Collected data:
== Segment start ==

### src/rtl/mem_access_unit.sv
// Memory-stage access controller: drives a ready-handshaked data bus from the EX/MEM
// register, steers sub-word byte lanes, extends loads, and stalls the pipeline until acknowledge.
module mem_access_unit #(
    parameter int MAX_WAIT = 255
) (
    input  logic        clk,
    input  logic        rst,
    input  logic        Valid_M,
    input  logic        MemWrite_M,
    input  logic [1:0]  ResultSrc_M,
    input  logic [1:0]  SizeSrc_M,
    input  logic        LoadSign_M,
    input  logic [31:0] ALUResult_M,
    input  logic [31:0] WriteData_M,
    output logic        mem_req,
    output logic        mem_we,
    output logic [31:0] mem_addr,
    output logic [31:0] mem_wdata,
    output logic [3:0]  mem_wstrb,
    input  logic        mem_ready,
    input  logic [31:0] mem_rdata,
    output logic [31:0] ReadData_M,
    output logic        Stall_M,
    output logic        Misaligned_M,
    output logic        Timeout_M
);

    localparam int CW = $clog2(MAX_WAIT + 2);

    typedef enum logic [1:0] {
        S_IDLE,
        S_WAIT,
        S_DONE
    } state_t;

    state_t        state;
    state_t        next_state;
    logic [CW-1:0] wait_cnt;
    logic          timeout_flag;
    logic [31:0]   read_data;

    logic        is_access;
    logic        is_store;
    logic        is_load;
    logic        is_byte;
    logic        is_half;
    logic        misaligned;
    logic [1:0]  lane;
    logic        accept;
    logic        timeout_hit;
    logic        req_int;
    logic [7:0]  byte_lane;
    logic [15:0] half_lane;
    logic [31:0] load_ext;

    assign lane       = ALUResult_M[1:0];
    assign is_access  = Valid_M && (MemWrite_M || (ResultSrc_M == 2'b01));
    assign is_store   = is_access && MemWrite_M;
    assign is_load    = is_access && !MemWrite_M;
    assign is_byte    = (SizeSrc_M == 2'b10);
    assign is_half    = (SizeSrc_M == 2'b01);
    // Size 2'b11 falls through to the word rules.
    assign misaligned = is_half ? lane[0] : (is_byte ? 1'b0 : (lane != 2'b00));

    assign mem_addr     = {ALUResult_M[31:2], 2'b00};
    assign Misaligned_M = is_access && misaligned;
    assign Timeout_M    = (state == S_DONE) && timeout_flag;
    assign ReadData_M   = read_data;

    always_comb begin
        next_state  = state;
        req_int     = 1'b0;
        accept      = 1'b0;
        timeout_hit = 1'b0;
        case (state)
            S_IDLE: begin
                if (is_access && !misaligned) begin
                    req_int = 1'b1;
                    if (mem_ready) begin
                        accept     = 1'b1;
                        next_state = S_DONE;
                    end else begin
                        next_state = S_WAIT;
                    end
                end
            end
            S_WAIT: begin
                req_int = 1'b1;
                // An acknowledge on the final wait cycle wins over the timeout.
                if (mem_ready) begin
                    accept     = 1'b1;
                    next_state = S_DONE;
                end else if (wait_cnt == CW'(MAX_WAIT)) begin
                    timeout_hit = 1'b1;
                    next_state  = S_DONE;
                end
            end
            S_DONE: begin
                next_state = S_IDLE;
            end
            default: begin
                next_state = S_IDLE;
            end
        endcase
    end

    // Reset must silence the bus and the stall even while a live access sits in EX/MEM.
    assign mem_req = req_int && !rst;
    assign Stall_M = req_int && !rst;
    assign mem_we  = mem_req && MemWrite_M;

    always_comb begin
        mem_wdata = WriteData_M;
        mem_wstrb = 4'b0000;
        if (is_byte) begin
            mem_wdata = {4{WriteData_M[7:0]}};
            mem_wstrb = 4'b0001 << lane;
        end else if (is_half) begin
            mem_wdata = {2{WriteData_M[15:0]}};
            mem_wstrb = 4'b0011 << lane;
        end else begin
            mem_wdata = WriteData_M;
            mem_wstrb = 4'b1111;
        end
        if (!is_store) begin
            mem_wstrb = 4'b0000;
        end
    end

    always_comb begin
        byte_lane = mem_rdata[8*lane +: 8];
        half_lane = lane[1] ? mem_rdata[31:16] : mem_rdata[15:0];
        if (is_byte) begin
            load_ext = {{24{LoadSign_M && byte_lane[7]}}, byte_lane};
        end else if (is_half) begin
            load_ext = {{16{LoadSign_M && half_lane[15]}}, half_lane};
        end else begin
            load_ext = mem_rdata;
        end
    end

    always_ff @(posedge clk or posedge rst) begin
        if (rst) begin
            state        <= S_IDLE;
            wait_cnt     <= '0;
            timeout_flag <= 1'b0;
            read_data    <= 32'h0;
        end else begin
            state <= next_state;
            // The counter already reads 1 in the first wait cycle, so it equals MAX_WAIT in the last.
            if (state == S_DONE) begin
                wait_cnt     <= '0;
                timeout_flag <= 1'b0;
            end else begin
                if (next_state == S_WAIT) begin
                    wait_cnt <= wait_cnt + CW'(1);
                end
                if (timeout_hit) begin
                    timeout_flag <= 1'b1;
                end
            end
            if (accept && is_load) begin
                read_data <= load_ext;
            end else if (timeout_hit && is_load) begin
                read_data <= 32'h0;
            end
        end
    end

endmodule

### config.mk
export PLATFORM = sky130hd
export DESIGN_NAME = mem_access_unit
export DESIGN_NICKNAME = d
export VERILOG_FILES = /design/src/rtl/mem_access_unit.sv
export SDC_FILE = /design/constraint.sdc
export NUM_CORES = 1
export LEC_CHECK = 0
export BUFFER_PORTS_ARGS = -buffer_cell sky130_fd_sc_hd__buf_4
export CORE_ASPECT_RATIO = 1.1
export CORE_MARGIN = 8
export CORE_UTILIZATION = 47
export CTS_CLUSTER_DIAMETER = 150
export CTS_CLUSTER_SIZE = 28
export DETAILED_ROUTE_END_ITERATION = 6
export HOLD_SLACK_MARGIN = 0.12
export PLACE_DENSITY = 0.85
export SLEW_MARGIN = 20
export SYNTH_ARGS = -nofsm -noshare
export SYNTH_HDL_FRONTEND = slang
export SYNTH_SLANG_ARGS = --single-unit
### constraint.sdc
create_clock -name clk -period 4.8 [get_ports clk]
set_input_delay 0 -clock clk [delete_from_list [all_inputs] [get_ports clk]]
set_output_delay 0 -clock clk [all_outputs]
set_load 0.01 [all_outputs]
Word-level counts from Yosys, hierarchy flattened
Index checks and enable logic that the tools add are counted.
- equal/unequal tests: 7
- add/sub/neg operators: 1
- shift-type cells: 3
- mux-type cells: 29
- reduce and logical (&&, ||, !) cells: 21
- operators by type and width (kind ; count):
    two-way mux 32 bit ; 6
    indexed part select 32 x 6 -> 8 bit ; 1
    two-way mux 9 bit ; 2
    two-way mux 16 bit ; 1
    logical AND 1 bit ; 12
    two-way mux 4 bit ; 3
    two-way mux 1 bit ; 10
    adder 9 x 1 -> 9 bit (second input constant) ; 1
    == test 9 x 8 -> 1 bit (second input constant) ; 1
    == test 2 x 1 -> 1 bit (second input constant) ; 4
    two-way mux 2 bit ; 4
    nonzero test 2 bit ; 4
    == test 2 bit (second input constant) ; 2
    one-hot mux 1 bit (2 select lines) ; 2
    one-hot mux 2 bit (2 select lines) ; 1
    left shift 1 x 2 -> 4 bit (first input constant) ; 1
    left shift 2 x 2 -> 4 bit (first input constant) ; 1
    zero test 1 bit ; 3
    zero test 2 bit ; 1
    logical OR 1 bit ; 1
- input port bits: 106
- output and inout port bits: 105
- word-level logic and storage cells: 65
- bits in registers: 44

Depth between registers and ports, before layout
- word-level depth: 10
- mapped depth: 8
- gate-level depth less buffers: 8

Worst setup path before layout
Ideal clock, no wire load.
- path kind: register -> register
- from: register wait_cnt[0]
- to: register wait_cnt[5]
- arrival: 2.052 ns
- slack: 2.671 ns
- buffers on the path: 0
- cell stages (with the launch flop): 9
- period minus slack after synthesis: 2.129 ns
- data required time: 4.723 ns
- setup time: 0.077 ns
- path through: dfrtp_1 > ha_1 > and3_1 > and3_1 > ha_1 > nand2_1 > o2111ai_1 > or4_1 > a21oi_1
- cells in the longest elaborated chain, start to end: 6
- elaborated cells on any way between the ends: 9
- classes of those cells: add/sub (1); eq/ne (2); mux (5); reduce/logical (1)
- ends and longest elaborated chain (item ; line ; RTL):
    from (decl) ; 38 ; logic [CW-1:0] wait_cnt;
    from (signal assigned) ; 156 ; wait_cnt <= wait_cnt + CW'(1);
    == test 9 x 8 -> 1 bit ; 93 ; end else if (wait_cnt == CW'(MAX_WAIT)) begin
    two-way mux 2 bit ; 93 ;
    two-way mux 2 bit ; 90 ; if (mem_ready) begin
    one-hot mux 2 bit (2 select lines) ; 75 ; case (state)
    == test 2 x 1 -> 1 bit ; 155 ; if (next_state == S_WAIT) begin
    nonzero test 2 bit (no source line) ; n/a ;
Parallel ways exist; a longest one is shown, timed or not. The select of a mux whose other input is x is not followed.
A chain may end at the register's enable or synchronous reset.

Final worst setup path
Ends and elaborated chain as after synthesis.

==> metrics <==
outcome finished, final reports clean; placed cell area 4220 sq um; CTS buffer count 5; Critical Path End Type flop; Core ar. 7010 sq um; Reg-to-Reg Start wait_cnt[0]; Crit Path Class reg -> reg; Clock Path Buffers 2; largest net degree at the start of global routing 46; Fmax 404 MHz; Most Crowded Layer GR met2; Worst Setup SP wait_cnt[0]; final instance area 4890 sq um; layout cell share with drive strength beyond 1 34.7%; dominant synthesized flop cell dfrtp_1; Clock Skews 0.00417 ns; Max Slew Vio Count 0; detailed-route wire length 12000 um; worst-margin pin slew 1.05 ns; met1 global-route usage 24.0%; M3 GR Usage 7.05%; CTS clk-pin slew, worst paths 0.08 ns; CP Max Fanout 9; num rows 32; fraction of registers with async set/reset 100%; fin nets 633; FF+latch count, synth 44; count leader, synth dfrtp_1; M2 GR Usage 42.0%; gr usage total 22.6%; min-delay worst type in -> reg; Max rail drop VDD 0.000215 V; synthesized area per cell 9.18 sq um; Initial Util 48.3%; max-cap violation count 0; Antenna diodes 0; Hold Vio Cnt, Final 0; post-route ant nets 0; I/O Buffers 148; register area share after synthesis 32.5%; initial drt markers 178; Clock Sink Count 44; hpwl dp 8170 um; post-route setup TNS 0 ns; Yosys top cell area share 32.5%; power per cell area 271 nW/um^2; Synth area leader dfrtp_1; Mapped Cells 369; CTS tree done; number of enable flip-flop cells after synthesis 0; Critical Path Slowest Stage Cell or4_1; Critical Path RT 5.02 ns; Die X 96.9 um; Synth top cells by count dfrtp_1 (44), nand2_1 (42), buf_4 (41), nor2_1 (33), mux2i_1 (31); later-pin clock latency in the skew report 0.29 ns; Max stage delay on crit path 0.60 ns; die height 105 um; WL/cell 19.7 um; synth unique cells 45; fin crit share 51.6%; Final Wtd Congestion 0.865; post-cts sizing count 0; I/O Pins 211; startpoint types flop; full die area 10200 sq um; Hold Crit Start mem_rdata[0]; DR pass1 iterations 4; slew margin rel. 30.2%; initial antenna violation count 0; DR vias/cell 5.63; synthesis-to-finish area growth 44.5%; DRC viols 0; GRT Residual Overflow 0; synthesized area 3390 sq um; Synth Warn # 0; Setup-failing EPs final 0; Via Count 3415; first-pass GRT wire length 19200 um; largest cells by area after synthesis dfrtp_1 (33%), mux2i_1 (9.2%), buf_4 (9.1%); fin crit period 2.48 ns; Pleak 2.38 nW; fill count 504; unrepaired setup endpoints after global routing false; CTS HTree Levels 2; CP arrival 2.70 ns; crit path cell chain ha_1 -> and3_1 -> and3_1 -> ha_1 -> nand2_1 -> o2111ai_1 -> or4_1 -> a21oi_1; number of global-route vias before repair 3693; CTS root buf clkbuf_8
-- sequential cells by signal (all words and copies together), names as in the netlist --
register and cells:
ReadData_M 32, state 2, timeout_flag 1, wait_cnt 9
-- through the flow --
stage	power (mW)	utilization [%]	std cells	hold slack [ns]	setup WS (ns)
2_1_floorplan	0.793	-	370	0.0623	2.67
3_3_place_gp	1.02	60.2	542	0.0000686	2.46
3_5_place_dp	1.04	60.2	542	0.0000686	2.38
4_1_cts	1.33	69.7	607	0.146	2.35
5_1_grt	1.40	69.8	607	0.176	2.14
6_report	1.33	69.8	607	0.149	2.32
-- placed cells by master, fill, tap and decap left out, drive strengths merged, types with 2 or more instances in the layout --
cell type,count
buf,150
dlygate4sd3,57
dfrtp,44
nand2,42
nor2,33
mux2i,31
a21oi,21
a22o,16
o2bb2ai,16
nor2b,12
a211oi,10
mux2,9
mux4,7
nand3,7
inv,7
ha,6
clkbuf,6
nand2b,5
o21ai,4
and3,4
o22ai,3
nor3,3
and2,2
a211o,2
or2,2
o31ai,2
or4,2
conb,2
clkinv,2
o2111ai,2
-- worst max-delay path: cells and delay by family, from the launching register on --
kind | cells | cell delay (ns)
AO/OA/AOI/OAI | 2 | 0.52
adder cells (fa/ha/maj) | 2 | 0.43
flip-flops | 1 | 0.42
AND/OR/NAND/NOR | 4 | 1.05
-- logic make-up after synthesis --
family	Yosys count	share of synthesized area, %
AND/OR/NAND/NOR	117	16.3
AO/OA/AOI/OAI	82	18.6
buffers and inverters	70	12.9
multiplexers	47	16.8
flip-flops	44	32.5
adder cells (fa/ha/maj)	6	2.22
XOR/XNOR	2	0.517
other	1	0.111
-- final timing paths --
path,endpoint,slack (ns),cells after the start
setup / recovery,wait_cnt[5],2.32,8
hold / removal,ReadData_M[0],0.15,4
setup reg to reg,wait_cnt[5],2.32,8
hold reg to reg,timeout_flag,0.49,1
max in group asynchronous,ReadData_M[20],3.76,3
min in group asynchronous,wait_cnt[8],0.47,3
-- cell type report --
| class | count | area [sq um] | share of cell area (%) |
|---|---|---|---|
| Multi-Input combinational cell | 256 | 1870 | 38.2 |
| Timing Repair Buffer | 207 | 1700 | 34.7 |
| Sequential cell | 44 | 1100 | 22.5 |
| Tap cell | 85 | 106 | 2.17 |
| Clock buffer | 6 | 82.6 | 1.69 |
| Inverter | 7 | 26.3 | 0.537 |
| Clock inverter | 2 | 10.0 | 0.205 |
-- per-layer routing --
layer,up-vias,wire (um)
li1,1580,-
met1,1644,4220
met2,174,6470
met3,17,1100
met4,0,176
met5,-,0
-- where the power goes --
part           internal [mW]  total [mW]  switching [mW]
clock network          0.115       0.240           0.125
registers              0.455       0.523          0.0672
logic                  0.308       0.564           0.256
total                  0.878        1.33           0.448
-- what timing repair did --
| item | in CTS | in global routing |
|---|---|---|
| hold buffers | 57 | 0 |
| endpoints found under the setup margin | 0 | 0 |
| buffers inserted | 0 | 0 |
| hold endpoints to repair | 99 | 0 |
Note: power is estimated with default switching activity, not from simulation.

== Segment end ==
== Segment start ==

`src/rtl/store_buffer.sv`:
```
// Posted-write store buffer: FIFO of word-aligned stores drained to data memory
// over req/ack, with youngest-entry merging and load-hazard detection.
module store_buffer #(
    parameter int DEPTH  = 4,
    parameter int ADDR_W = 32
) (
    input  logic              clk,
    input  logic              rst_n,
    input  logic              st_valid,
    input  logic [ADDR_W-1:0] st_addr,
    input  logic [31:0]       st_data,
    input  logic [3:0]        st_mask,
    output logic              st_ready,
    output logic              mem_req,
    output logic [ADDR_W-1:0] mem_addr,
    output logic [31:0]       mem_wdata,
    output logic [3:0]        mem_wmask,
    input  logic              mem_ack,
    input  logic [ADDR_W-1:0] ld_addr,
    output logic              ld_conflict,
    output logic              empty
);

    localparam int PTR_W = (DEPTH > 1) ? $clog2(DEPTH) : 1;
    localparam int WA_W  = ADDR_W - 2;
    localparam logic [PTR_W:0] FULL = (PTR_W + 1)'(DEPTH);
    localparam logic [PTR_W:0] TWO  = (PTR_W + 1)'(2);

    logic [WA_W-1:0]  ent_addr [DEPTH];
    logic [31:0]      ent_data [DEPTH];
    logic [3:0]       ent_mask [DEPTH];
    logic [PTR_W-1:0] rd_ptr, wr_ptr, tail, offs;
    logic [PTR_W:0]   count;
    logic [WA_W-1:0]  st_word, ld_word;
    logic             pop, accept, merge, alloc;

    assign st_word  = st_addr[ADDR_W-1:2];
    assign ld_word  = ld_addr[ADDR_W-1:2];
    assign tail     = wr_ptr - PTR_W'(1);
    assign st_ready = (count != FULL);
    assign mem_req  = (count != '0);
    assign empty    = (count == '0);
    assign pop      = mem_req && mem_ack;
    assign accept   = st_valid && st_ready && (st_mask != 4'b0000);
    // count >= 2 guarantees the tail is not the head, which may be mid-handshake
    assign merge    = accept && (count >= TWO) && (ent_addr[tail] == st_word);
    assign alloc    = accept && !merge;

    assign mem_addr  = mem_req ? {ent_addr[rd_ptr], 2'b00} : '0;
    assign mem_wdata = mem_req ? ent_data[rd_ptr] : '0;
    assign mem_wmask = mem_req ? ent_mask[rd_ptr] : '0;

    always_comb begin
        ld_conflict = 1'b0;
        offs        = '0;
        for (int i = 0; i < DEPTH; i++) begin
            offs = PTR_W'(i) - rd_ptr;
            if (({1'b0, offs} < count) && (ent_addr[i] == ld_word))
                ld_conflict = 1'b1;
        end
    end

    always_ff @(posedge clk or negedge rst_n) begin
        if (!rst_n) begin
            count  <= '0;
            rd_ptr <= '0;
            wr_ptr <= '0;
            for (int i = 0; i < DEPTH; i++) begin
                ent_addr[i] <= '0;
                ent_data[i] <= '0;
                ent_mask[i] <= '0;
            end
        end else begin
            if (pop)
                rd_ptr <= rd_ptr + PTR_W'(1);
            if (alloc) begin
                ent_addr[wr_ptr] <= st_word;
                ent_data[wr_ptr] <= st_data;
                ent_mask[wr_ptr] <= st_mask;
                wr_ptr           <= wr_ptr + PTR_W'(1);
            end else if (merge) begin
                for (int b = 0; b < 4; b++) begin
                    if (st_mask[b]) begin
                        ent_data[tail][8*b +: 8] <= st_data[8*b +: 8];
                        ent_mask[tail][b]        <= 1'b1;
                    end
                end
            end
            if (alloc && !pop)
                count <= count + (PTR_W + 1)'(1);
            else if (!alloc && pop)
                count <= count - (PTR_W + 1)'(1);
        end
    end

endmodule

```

== Segment end ==

**Exercise**
Above are the records; from them, give again exactly the lines from the one containing "two-way mux 2 bit ; 93 ;" through the one containing "Final worst setup path", both included.

**Output below**
    two-way mux 2 bit ; 93 ;
    two-way mux 2 bit ; 90 ; if (mem_ready) begin
    one-hot mux 2 bit (2 select lines) ; 75 ; case (state)
    == test 2 x 1 -> 1 bit ; 155 ; if (next_state == S_WAIT) begin
    nonzero test 2 bit (no source line) ; n/a ;
Parallel ways exist; a longest one is shown, timed or not. The select of a mux whose other input is x is not followed.
A chain may end at the register's enable or synchronous reset.

Final worst setup path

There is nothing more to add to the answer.